現れたのは、書類の束を抱えた兄パトリックだった。
「グレース、こっちも終わったぞ。エドワード殿下の監査官が協力してくれたおかげで、シシリア子爵家の裏帳簿が出た」
兄が机に叩きつけたのは、シモン子爵夫人が秘密裏に行っていた、怪しげな投資と多額の借財の記録だった。
「シシリア子爵夫人は、我が家の信頼を盾にして、各方面から『侯爵家が保証人だ』と嘘を吐いて金を借りまくっていた。その総額は、子爵家の領地を三回売り払っても返せないほどだ」
「……お父様と、シモンおじ様が知れば、血の涙を流されるわね」
「父上はまだ、彼を『兄弟』だと思っているからな。だが、事実は残酷だ。子爵夫人は、お前がバレリーに与える金を、自分の借金の利息払いに充てていた。……バレリー自身も、それを知っていてお前に取り入っていたんだよ」
兄の言葉に、私は静かに目を閉じた。
かつて庭園で泥だらけになって一緒に走り回った、あの純粋な時間は何だったのだろう。
私がバレリーの笑顔を守りたくて差し出した金貨は、彼女たちの欲望という名の溝に、虚しく消えていっただけだった。
「パトリック兄様。すべての領収書を、公証人の元で『貸付金』として再登録して。彼女たちは『無理やり押し付けられた』と公言しているのだから、これは私の贈与ではない。彼女たちの主張通り、私が『勝手に送ったもの』であれば、それは所有権の移転が完了していない不当な利益、あるいはシシリア家による横領になるわ」
「ああ。エドワード殿下のアドバイス通りだな。相手が『嫌がっていた』という嘘を逆手に取って、契約の無効を訴える。……グレース、お前は本当に恐ろしい妹だよ」
パトリックは皮肉げに笑ったが、その瞳には私への確かな信頼が宿っていた。
「卒業パーティーまで、あと一週間。バレリーは今頃、スティーブ様を完全に手に入れたと思って、最後の大博打に出る準備をしているはずだわ」
「大博打?」
「ええ。彼女のことだから、パーティーの場で私を徹底的に貶め、スティーブ様との婚約を破棄にさせた上で、自分の次のパトロン……いいえ、パトリオット侯爵夫人にふさわしいと、公衆の面前で認めさせるつもりでしょう」
私は手元の帳簿を、ゆっくりと閉じた。
表紙を撫でる指先に、これまでの十年間の重みが伝わってくる。
「彼女に、最高の舞台を用意してあげましょう。……彼女が身に纏うドレスも、宝石も、そしてその隣に立つ男も。すべてが、私という基盤の上に乗っているだけの『借り物』であることを、思い知らせてあげるために」
その日の午後、私はバレリーを自室に呼んだ。
彼女は、相変わらずの愛らしい笑顔で現れた。だがその腕には、以前の私なら気づかなかったであろう、安物の模造品のブレスレットが輝いている。
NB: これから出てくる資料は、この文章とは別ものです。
## src/rtl/dncmd_pkg.sv

```systemverilog
package dncmd_pkg;
  localparam int unsigned OFS_HDR0 = 32'h00;
  localparam int unsigned OFS_HDR1 = 32'h04;
  localparam int unsigned OFS_HDR2 = 32'h08;
  localparam int unsigned OFS_DATA = 32'h0C;
  localparam int unsigned OFS_STAT = 32'h70;

  localparam int unsigned ERR_W    = 6;
  localparam int unsigned BUSY_BIT = 3;
  localparam int unsigned DONE_BIT = 28;

  localparam logic [31:0] HDR0_KEEP = 32'hFFFF_FF37;
  localparam logic [31:0] STAT_MASK = 32'h1000_0077;

  typedef enum logic [2:0] {
    CK_SETCFG = 3'd0,
    CK_GETCFG = 3'd1,
    CK_LNKRST = 3'd2,
    CK_RSVD3  = 3'd3,
    CK_PERIPH = 3'd4,
    CK_VWIRE  = 3'd5,
    CK_SIDEBD = 3'd6,
    CK_FLASH  = 3'd7
  } cmd_kind_e;

  function automatic logic [31:0] err_to_stat(input logic [ERR_W-1:0] e);
    logic [31:0] v;
    v           = '0;
    v[DONE_BIT] = 1'b1;
    v[6]        = e[5];
    v[5]        = e[4];
    v[4]        = e[3];
    v[2]        = e[2];
    v[1]        = e[1];
    v[0]        = e[0];
    return v;
  endfunction
endpackage

```

## src/rtl/dncmd_rst_sync.sv

```systemverilog
module dncmd_rst_sync #(
  parameter int STAGES = 2
) (
  input  logic clk,
  input  logic rst_n,
  output logic rst_n_s
);
  logic [STAGES-1:0] sync_q;

  always_ff @(posedge clk or negedge rst_n) begin
    if (!rst_n) sync_q <= '0;
    else        sync_q <= {sync_q[STAGES-2:0], 1'b1};
  end

  assign rst_n_s = sync_q[STAGES-1];
endmodule

```

## src/rtl/dncmd_cmd_regs.sv

```systemverilog
module dncmd_cmd_regs
  import dncmd_pkg::*;
#(
  parameter int ADDR_W = 8
) (
  input  logic              clk,
  input  logic              rst_n,
  input  logic              wr_en,
  input  logic [ADDR_W-1:0] addr,
  input  logic [31:0]       wdata,
  input  logic              rsp_valid,
  input  logic [ERR_W-1:0]  rsp_err,
  input  logic [31:0]       rsp_data,
  output logic              busy,
  output logic              done,
  output logic [31:0]       hdr0,
  output logic [31:0]       hdr1,
  output logic [31:0]       hdr2,
  output logic [31:0]       data
);
  localparam logic [ADDR_W-1:0] A_H0 = ADDR_W'(OFS_HDR0);
  localparam logic [ADDR_W-1:0] A_H1 = ADDR_W'(OFS_HDR1);
  localparam logic [ADDR_W-1:0] A_H2 = ADDR_W'(OFS_HDR2);
  localparam logic [ADDR_W-1:0] A_DT = ADDR_W'(OFS_DATA);

  logic        busy_q, busy_d;
  logic [31:0] h0_q, h0_d, h1_q, h1_d, h2_q, dt_q;
  logic        wr_open, load_cfg;
  logic        en_h0, en_h1, en_h2, en_dt;

  // next-state
  always_comb begin
    wr_open  = wr_en & ~busy_q;
    done     = busy_q & rsp_valid;
    load_cfg = done && (h0_q[2:0] == CK_GETCFG) && (rsp_err == '0);
    en_h0    = wr_open && (addr == A_H0);
    en_h1    = (wr_open && (addr == A_H1)) || load_cfg;
    en_h2    = wr_open && (addr == A_H2);
    en_dt    = wr_open && (addr == A_DT);
    h0_d     = wdata & HDR0_KEEP;
    h1_d     = load_cfg ? rsp_data : wdata;
    busy_d   = busy_q;
    if (done)       busy_d = 1'b0;
    else if (en_h0) busy_d = wdata[BUSY_BIT];
  end

  // registers
  always_ff @(posedge clk or negedge rst_n) begin
    if (!rst_n) begin
      busy_q <= 1'b0;
      h0_q   <= '0;
      h1_q   <= '0;
      h2_q   <= '0;
      dt_q   <= '0;
    end else begin
      busy_q <= busy_d;
      if (en_h0) h0_q <= h0_d;
      if (en_h1) h1_q <= h1_d;
      if (en_h2) h2_q <= wdata;
      if (en_dt) dt_q <= wdata;
    end
  end

  assign busy = busy_q;
  assign hdr0 = h0_q | (32'(busy_q) << BUSY_BIT);
  assign hdr1 = h1_q;
  assign hdr2 = h2_q;
  assign data = dt_q;

  AST_BUSY_HOLDS: assert property (@(posedge clk) disable iff (!rst_n)
    busy_q && !rsp_valid |=> busy_q);
  AST_BUSY_DROPS: assert property (@(posedge clk) disable iff (!rst_n)
    busy_q && rsp_valid |=> !busy_q);
  AST_LOCKED_WRITE: assert property (@(posedge clk) disable iff (!rst_n)
    busy_q && wr_en && !rsp_valid |=> $stable(h0_q) && $stable(h1_q) && $stable(h2_q) && $stable(dt_q));
  AST_IDLE_RSP: assert property (@(posedge clk) disable iff (!rst_n)
    !busy_q && rsp_valid && !wr_en |=> !busy_q && $stable(h1_q));
endmodule

```

## src/rtl/dncmd_status.sv

```systemverilog
module dncmd_status
  import dncmd_pkg::*;
(
  input  logic             clk,
  input  logic             rst_n,
  input  logic             set_en,
  input  logic [ERR_W-1:0] rsp_err,
  input  logic             clr_en,
  input  logic [31:0]      clr_bits,
  output logic [31:0]      stat,
  output logic             irq
);
  logic [31:0] st_q, st_d;
  logic        st_en;

  always_comb begin
    st_en = set_en | clr_en;
    st_d  = st_q & ~(clr_en ? clr_bits : 32'h0);
    if (set_en) st_d = st_d | err_to_stat(rsp_err);
    st_d  = st_d & STAT_MASK;
  end

  always_ff @(posedge clk or negedge rst_n) begin
    if (!rst_n)     st_q <= '0;
    else if (st_en) st_q <= st_d;
  end

  assign stat = st_q;
  assign irq  = |st_q;

  AST_DONE_SET: assert property (@(posedge clk) disable iff (!rst_n)
    set_en |=> st_q[DONE_BIT]);
  AST_W1C_CLEARS: assert property (@(posedge clk) disable iff (!rst_n)
    clr_en && clr_bits[DONE_BIT] && !set_en |=> !st_q[DONE_BIT]);
  AST_IRQ_SOURCE: assert property (@(posedge clk) disable iff (!rst_n)
    $rose(irq) |-> $past(set_en));
endmodule

```

## src/rtl/dncmd_regif.sv

```systemverilog
module dncmd_regif
  import dncmd_pkg::*;
#(
  parameter int ADDR_W = 8
) (
  input  logic              clk,
  input  logic              rst_n,
  input  logic              bus_wr,
  input  logic              bus_rd,
  input  logic [ADDR_W-1:0] bus_addr,
  input  logic [31:0]       bus_wdata,
  output logic [31:0]       bus_rdata,
  output logic              lnk_req,
  output logic [31:0]       lnk_hdr0,
  output logic [31:0]       lnk_hdr1,
  output logic [31:0]       lnk_hdr2,
  output logic [31:0]       lnk_data,
  input  logic              lnk_rsp,
  input  logic [ERR_W-1:0]  lnk_err,
  input  logic [31:0]       lnk_rdata,
  output logic              irq
);
  localparam logic [ADDR_W-1:0] A_H0 = ADDR_W'(OFS_HDR0);
  localparam logic [ADDR_W-1:0] A_H1 = ADDR_W'(OFS_HDR1);
  localparam logic [ADDR_W-1:0] A_H2 = ADDR_W'(OFS_HDR2);
  localparam logic [ADDR_W-1:0] A_DT = ADDR_W'(OFS_DATA);
  localparam logic [ADDR_W-1:0] A_ST = ADDR_W'(OFS_STAT);

  logic        rst_n_s, busy, done;
  logic [31:0] hdr0, hdr1, hdr2, data, stat, rd_d, rd_q;

  dncmd_rst_sync #(.STAGES(2)) rst_i (
    .clk(clk), .rst_n(rst_n), .rst_n_s(rst_n_s)
  );

  dncmd_cmd_regs #(.ADDR_W(ADDR_W)) cmd_i (
    .clk(clk), .rst_n(rst_n_s), .wr_en(bus_wr), .addr(bus_addr),
    .wdata(bus_wdata), .rsp_valid(lnk_rsp), .rsp_err(lnk_err),
    .rsp_data(lnk_rdata), .busy(busy), .done(done),
    .hdr0(hdr0), .hdr1(hdr1), .hdr2(hdr2), .data(data)
  );

  dncmd_status st_i (
    .clk(clk), .rst_n(rst_n_s), .set_en(done), .rsp_err(lnk_err),
    .clr_en(bus_wr && (bus_addr == A_ST)), .clr_bits(bus_wdata),
    .stat(stat), .irq(irq)
  );

  always_comb begin
    case (bus_addr)
      A_H0:    rd_d = hdr0;
      A_H1:    rd_d = hdr1;
      A_H2:    rd_d = hdr2;
      A_DT:    rd_d = data;
      A_ST:    rd_d = stat;
      default: rd_d = '0;
    endcase
  end

  always_ff @(posedge clk or negedge rst_n_s) begin
    if (!rst_n_s)    rd_q <= '0;
    else if (bus_rd) rd_q <= rd_d;
  end

  assign bus_rdata = rd_q;
  assign lnk_req   = busy;
  assign lnk_hdr0  = hdr0;
  assign lnk_hdr1  = hdr1;
  assign lnk_hdr2  = hdr2;
  assign lnk_data  = data;
endmodule

```

## config.mk

```make
export PLATFORM = sky130hd
export DESIGN_NAME = dncmd_regif
export DESIGN_NICKNAME = d
export VERILOG_FILES = /design/src/rtl/dncmd_pkg.sv /design/src/rtl/dncmd_rst_sync.sv /design/src/rtl/dncmd_cmd_regs.sv /design/src/rtl/dncmd_status.sv /design/src/rtl/dncmd_regif.sv
export SDC_FILE = /design/constraint.sdc
export NUM_CORES = 1
export LEC_CHECK = 0
export BUFFER_PORTS_ARGS = -buffer_cell sky130_fd_sc_hd__buf_4
export CORE_MARGIN = 2
export CORE_UTILIZATION = 28
export CTS_CLUSTER_DIAMETER = 40
export DETAILED_ROUTE_END_ITERATION = 8
export PLACE_DENSITY_LB_ADDON = 0.25
export SLEW_MARGIN = 30
export SYNTH_ARGS = -nofsm -noshare
export SYNTH_HDL_FRONTEND = slang
export SYNTH_SLANG_ARGS = --single-unit
```

## constraint.sdc

```tcl
create_clock -name clk -period 5.5 [get_ports clk]
set_clock_uncertainty 0.15 [all_clocks]
set_input_delay 1.1 -clock clk [delete_from_list [all_inputs] [get_ports clk]]
set_output_delay 1.1 -clock clk [all_outputs]
set_load 0.1 [all_outputs]
```

==> After elaboration in Yosys (flattened, before gate mapping) <==
Cells that the tools add are included.
{ "totals": {"register_bits": 167, "in_bits": 83, "out_inout_bits": 162, "word_cells": 39} }
{ "op_classes": {"eq_ne": 5, "muxes": 6, "bitwise": 8, "n_reduce_logical": 12} }
{ "ops": {"columns": ["op", "n"], "rows": [
  ["case mux 32 bit (5 select lines)", 1],
  ["two-way mux 29 bit", 2],
  ["two-way mux 32 bit", 1],
  ["OR 32 x 4 -> 32 bit", 1],
  ["bitwise AND 29 bit", 1],
  ["inverter 29 bit", 1],
  ["OR 29 bit", 1],
  ["== test 8 x 4 -> 1 bit (second input constant)", 2],
  ["== test 8 x 3 -> 1 bit (second input constant)", 1],
  ["== test 8 x 7 -> 1 bit (second input constant)", 1],
  ["logical NOT 8 bit", 1],
  ["logical AND 1 bit", 7],
  ["OR reduction 7 bit", 1],
  ["logical NOT 6 bit", 1],
  ["== test 3 x 1 -> 1 bit (second input constant)", 1],
  ["bitwise AND 1 bit", 2],
  ["two-way mux 1 bit", 2],
  ["nonzero test 2 bit", 1],
  ["logical OR 1 bit", 1],
  ["inverter 1 bit", 1],
  ["OR 1 bit", 1]
]} }

==> Depth between registers and ports, before layout <==
Gate-level depths: netlist (run 1).
{ "depth": {"ltp_word": 7, "mapped_depth": 6, "mapped_depth_nobuf": 4} }

==> Modules after synthesis <==
From an unflattened synthesis (run 1), not the netlist that was laid out.
{ "hier_totals": {"hier_cells": 674, "area_unflattened_um2": 8045.2} }
{ "by_module_without_submodules": {"columns": ["mod", "instances", "cells_each", "area_per_inst_um2", "seq_area_each_um2"], "rows": [
  ["dncmd_cmd_regs", 1, 356, 5118.7, 3153.0],
  ["dncmd_regif", 1, 265, 2404.8, 800.8],
  ["dncmd_status", 1, 50, 467.9, 175.2],
  ["dncmd_rst_sync", 1, 3, 53.8, 50.0]
]} }

==> Worst setup path before layout (run 1) <==
Ideal clock, no wire load.
{ "synth_timing": {"kind": "input port to flip-flop", "start": "input bus_addr[7]", "end": "register cmd_i.h1_q[28], in the netlist cmd_i.hdr1[28]", "setup_time_ps": 78, "t_arrival_ps": 2574, "required_ps": 5272, "setup_slack_ps": 2698, "stages": 6, "n_path_buf": 2, "path_cell_list": "or4_1 > or3b_1 > buf_6 > buf_12 > mux2i_1 > a21oi_1"} }
{ "synth_via": {"elab_chain_cells": 3} }
{ "synth_rtl": {"columns": ["element", "line_no", "text"], "rows": [
  ["from (decl)", "dncmd_regif.sv:10", "input logic [ADDR_W-1:0] bus_addr,"],
  ["== test 8 x 3 -> 1 bit", "dncmd_cmd_regs.sv:37", "en_h1 = (wr_open && (addr == A_H1)) || load_cfg;"],
  ["logical AND 1 bit", "dncmd_cmd_regs.sv:37", null],
  ["logical OR 1 bit", "dncmd_cmd_regs.sv:37", null],
  ["to (signal assigned)", "dncmd_cmd_regs.sv:52", "h1_q <= '0;"],
  ["to (signal assigned)", "dncmd_cmd_regs.sv:58", "if (en_h1) h1_q <= h1_d;"],
  ["to (decl)", "dncmd_cmd_regs.sv:27", "logic [31:0] h0_q, h0_d, h1_q, h1_d, h2_q, dt_q;"]
]} }
Every way passes these cells.
A chain may end at the register's enable or synchronous reset.

==> Worst setup path in the final report (run 1) <==
{ "layout_timing": {"start": "input bus_addr[3]", "end": "register cmd_i.h0_q[5]"} }
{ "layout_via": {"elab_chain_cells": 2} }
{ "layout_rtl": {"columns": ["element", "line_no", "text"], "rows": [
  ["logical NOT 8 bit", "dncmd_cmd_regs.sv:36", "en_h0 = wr_open && (addr == A_H0);"],
  ["logical AND 1 bit", "dncmd_cmd_regs.sv:36", null],
  ["to (signal assigned)", "dncmd_cmd_regs.sv:51", "h0_q <= '0;"],
  ["to (signal assigned)", "dncmd_cmd_regs.sv:57", "if (en_h0) h0_q <= h0_d;"],
  ["to (decl)", "dncmd_cmd_regs.sv:27", null]
]} }
Every way passes these cells.

==> results of run 1 <==
==> power groups by stage <==
stage | clock (mW) | combinational, mW | sequential (mW)
final | 1.18 | 0.754 | 1.35
after CTS | 1.22 | 0.753 | 1.36
after floorplan | 0 | 0.121 | 1.79
after global routing | 1.26 | 0.785 | 1.36
after detailed placement | 0 | 0.752 | 1.38
after global placement | 0 | 0.747 | 1.38
==> metal layers <==
layer  global-route usage (%)  vias to the layer above  part of all wire, %
met5                        0                        -                    0
met4                    3.711                        0                 0.74
met3                    5.027                       13                  7.6
met2                    25.64                      217                   45
met1                    23.24                     2874                   47
li1                         -                     2628                    -
==> sequential cells by signal (all words and copies together) (netlist names) <==
name / flops
bus_rdata: 32
cmd_i.busy: 1
st_i.stat: 7
cmd_i.data: 32
cmd_i.h0_q: 29
cmd_i.hdr1: 32
rst_i.sync_q: 2
cmd_i.hdr2: 32
==> critical path: cells and delay by family <==
kind          cells  cell delay, ns
mux               1            0.45
simple gates      3            2.08
buf+inv           1            0.17
==> metrics by stage <==
step	hold slack, ns	util [%]	cell area (um2)
3_5_place_dp	0.1918	36.22	9679
2_1_floorplan	0.1812	-	7580
5_1_grt	0.1682	38.47	10280
4_1_cts	0.2210	38.39	10260
6_report	0.1313	38.47	10280
3_3_place_gp	0.1883	36.11	9652
==> cells in the final DEF, fill, tap and decap left out, types with 5 or more instances in the layout <==
cell type and n:
clkbuf_16 17, a22o_1 7, buf_4 250, o22a_1 5, nor2_1 41, a21oi_1 33
nand2_1 16, mux2_2 95, a22oi_1 7, mux2i_1 86, dfrtp_1 166, a31oi_1 5
inv_6 5, o21a_1 24, o221ai_1 24
==> cells by family (layout without fill, tap and decap cells) <==
kind of cell | Yosys count | after routing | synth area share [%]
AOI/OAI and AO/OA | 111 | 111 | 10.40
buffers and inverters | 47 | 288 | 3.518
DFF | 167 | 167 | 55.16
muxes | 182 | 182 | 25.63
other | 2 | 3 | 0.09913
and+or+nand+nor | 82 | 82 | 5.186
==> how the worst max path moves through the flow <==
stage	end	slack, ns	cells past startpoint
floorplan	bus_rdata[0]$_DFFE_PN0P_	0.35	0
global placement	cmd_i.h0_q[5]$_DFFE_PN0P_	1.42	5
detailed placement	cmd_i.h0_q[5]$_DFFE_PN0P_	1.34	5
CTS	cmd_i.h0_q[5]$_DFFE_PN0P_	1.79	5
global route	cmd_i.h0_q[5]$_DFFE_PN0P_	1.60	5
finish	cmd_i.h0_q[5]$_DFFE_PN0P_	1.82	5
==> final cells by class <==
class / count / area [um2]
Timing Repair Buffer: 252 / 1924
Tap cell: 341 / 426.7
Inverter: 4 / 15.01
Clock inverter: 15 / 156.4
Multi-Input combinational cell: 378 / 3151
Clock buffer: 17 / 425.4
Sequential cell: 167 / 4183
Fill cell: 2671 / 16440
==> flow_summary.json, run 1 <==
{
  "p_total_mw": 3.286,
  "grt_pass1_vias": 6097,
  "grt_max_degree": 71,
  "drt-wirelength-per-cell_um": 20.05,
  "num_antenna_cells": 0,
  "dp_hpwl_um": 16140,
  "worst_pin_slew_ns": 0.8912,
  "drive_gt1_share_pct": 46.46,
  "synth_top_area_share_pct": 55.16,
  "combPwrFrac_pct": 23.0,
  "postRouteAntennaNets": 0,
  "fin_cells": 1174,
  "synth.most_common_cell": "dfrtp_1",
  "r2r-start": "cmd_i.busy$_DFFE_PN0P_",
  "cts_buffers": 17,
  "cts_tree": "yes",
  "antenna_found_initial": 0,
  "internal_power_mw": 2.079,
  "ys_ff_latch": 167,
  "fin_nets": 903,
  "postSynthCellCount": 591,
  "port-buffer-count": 242,
  "die_area_um2": 28390,
  "detailroute.via_count": 5732,
  "grt-ovfl-total": 0,
  "rr_worst_depth": 5,
  "synth_area_um2": 7576,
  "synth_area_leaders": "dfrtp_1 55%, mux2_2 14%, mux2i_1 11%",
  "drtIter0Drc": 397,
  "grt_pass1_wl_um": 36620,
  "relSlewSlack_pct": 40.45,
  "yosys-top-cells-count": "167 x dfrtp_1, 95 x mux2_2, 86 x mux2i_1",
  "r2r-end": "cmd_i.hdr1[8]$_DFFE_PN0P_",
  "synth_cell_types": 43,
  "grtUsageTotal_pct": 16.68,
  "critPathKind": "input pin to register",
  "crit_slowest_cell": "or3_2",
  "min_path_type": "register to asynchronous set/reset pin",
  "wl_um": 23540,
  "gp_congestion": 0.8260,
  "setup_slack_ns": 1.819,
  "rsz0062_at_grt": "false",
  "synth_top_area_cell": "dfrtp_1",
  "fin_crit_sh_pct": 66.92,
  "swShare_pct": 36.74,
  "die_y_um": 168.5,
  "io_pins": 245,
  "start_util_pct": 28.35,
  "critPathArrivalTime_ns": 3.82,
  "tns_ns": 0,
  "ys_seq_area_share_pct": 55.16,
  "crit_chain": "buf_4 -> nor3_1 -> nand2_2 -> or3_2 -> mux2_1",
  "ctsResizeCount": 0,
  "cp.required_ns": 5.64,
  "peakVddDrop_mv": 0.1439,
  "yosysWarnings": 0,
  "syn2layout_area_growth_pct": 35.71,
  "dp_cells": 1141,
  "syn_area_per_cell_um2": 12.82,
  "endpoint_kind": "register",
  "async_flop_share_pct": 100.0,
  "cts.sinks": 167,
  "route.detailed.drc": 0,
  "r2r_slack_ns": 3.02,
  "cap_viol_max_count": 0,
  "cts_hold_buf": 0,
  "max_freq_mhz": 271.7,
  "post-place-ws_ns": 1.336,
  "clockBufferDepth": 2,
  "die_w_um": 168.5,
  "synth-edff-count": 0,
  "clockRootBuffer": "clkbuf_16",
  "worstPathMaxFanout": 30,
  "switching_power_mw": 1.207,
  "insertion_delay_ns": 0.42,
  "ys.flop_type": "dfrtp_1",
  "rows": 60,
  "core_um2": 26730,
  "outcome": "finished clean",
  "pwr-share-clk_pct": 36.0,
  "drv_slew": 0,
  "drt_first_pass_iters": 4,
  "htreeDepth": 4,
  "leakagePower_nw": 5.318,
  "postCtsSetupBuffers": 0,
  "powerDensity_nw_per_um2": 319.6,
  "finalHoldViolCount": 0,
  "finalCriticalPeriod_ns": 3.681,
  "power_frac_seq_pct": 41.1,
  "startpoint": "bus_addr[3]",
  "avgViaCountPerCell": 4.882,
  "clk_pin_slew_ns": 0.08,
  "final-setup-viol-count": 0,
  "startpoint_type": "input pin",
  "critPathMaxStageDelay_ns": 1.00
}
No activity file was read; power rests on OpenSTA's default activity.
==> inputs of run 2 (changes only) <==
--- a/config.mk
+++ b/config.mk
@@ -5,6 +5,7 @@
 export SDC_FILE = /design/constraint.sdc
 export NUM_CORES = 1
 export LEC_CHECK = 0
+export ABC_AREA = 1
 export BUFFER_PORTS_ARGS = -buffer_cell sky130_fd_sc_hd__buf_4
 export CORE_MARGIN = 2
 export CORE_UTILIZATION = 28
==> constraint.sdc (replaced) <==
create_clock -name clk -period 3.09 [get_ports clk]
set_clock_uncertainty 0.15 [all_clocks]
set_input_delay 0.618 -clock clk [delete_from_list [all_inputs] [get_ports clk]]
set_output_delay 0.618 -clock clk [all_outputs]
set_load 0.1 [all_outputs]
==> run 2 against run 1 <==
Compared with the run above: die area increased by 1.4%; sequential share of layout area shrank 1.2 points; first-iteration DRC count up 55%; count of clock-buffer cells in the layout is 1 higher; total power is 80% higher; largest cell class unchanged; utilization is 0.86 points higher; sequential power increased by 78%; non-clock buffer count is 16 higher; critical path depth decreased by 2.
「グレース! 呼んでくれるなんて嬉しいわ。……もしかして、卒業パーティーで付けるティアラを、私に貸してくれる気になったの?」
「ええ、バレリー。あなたにふさわしい、最高の『贈り物』を用意したわ。当日、楽しみにしていてちょうだい」
私の言葉に、バレリーは「やっぱりグレースは優しいわ!」と、私の首に抱きついた。
その腕の冷たさを、私は忘れない。
バレリー。あなたが楽しみにしているそのティアラは、私の愛の証ではない。